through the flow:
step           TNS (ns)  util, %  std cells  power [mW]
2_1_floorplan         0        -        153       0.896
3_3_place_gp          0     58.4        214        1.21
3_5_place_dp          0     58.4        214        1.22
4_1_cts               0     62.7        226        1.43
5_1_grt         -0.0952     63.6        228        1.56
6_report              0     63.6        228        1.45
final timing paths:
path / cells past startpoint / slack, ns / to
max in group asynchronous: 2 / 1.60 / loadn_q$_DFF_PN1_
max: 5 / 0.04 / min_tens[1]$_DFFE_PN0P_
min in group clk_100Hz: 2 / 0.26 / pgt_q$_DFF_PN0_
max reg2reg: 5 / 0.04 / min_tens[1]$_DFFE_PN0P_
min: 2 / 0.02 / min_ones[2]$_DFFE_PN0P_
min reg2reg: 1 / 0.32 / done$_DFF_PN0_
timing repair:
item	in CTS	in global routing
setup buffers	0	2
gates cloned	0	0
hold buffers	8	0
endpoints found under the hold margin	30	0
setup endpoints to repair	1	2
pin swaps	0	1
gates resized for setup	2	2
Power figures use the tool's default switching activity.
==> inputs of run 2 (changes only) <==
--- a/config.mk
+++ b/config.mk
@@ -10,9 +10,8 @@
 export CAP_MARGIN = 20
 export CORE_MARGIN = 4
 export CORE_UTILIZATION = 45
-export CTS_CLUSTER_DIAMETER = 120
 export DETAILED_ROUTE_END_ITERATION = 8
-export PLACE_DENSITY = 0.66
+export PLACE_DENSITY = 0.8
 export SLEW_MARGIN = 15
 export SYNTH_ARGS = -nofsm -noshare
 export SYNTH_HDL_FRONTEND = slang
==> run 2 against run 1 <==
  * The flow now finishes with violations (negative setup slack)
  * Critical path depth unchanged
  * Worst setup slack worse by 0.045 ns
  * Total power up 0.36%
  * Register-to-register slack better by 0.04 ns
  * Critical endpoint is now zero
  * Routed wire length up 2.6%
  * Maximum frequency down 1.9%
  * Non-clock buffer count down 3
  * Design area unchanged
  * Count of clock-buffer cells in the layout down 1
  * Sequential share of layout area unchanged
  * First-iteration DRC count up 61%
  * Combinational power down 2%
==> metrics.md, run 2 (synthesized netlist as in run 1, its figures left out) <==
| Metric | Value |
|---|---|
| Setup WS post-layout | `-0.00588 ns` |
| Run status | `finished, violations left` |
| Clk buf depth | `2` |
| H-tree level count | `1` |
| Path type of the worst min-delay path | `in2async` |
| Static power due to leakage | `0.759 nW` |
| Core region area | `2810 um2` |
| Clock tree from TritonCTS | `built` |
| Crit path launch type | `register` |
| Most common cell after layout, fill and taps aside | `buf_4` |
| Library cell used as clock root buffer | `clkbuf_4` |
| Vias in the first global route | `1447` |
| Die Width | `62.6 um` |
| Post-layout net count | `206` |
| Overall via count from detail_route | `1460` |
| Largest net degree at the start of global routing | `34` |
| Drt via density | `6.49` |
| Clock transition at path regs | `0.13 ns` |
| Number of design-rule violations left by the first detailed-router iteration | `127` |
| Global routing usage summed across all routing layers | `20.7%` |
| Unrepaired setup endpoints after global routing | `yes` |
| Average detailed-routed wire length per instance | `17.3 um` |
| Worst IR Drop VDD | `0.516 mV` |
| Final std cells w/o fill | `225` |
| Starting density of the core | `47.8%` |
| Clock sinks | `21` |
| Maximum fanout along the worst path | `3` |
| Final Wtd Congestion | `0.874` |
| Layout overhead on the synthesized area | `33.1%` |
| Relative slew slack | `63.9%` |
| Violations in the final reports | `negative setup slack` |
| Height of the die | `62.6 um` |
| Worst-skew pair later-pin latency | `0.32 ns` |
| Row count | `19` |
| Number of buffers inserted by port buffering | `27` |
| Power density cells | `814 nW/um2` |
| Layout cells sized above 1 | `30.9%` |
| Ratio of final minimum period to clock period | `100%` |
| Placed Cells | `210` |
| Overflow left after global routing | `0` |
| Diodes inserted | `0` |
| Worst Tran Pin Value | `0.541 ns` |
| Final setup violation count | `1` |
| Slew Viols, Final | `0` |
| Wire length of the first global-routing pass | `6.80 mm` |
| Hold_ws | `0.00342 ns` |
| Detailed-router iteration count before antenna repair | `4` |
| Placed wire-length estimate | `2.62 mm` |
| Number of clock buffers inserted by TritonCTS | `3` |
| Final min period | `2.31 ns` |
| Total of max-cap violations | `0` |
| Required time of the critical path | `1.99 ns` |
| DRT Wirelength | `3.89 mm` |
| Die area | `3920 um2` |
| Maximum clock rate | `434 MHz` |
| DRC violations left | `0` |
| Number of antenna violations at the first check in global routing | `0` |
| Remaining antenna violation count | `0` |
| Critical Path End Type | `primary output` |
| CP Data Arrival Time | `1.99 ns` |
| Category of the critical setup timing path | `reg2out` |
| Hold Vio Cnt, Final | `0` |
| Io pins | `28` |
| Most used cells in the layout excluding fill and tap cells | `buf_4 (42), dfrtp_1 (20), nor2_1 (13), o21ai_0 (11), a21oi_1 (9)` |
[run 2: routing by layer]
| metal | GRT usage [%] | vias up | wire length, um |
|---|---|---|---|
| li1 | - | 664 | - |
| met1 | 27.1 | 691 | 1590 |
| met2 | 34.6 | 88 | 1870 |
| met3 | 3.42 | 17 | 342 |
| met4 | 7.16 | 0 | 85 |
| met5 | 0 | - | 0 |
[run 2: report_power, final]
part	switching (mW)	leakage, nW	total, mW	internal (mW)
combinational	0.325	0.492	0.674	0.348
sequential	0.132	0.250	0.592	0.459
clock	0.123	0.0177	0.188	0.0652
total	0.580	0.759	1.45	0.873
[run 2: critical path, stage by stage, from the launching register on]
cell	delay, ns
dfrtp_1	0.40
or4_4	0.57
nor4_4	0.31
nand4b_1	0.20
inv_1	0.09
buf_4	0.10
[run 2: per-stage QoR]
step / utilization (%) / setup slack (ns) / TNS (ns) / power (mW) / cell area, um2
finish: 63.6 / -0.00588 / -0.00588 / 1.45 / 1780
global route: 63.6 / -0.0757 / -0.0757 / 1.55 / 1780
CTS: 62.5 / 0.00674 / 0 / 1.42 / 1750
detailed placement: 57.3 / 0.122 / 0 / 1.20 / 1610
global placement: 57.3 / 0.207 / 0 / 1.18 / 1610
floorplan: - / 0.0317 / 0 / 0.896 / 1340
* * * * *
- _HOW TO COMPLETE THIS TASK_: Set down exactly the lines of the data above, beginning with the line that has "inputs of run" and ending with the line that has "power up 0.36%", and no others.

- _FINISHED EXERCISE_:
==> inputs of run 2 (changes only) <==
--- a/config.mk
+++ b/config.mk
@@ -10,9 +10,8 @@
 export CAP_MARGIN = 20
 export CORE_MARGIN = 4
 export CORE_UTILIZATION = 45
-export CTS_CLUSTER_DIAMETER = 120
 export DETAILED_ROUTE_END_ITERATION = 8
-export PLACE_DENSITY = 0.66
+export PLACE_DENSITY = 0.8
 export SLEW_MARGIN = 15
 export SYNTH_ARGS = -nofsm -noshare
 export SYNTH_HDL_FRONTEND = slang
==> run 2 against run 1 <==
  * The flow now finishes with violations (negative setup slack)
  * Critical path depth unchanged
  * Worst setup slack worse by 0.045 ns
  * Total power up 0.36%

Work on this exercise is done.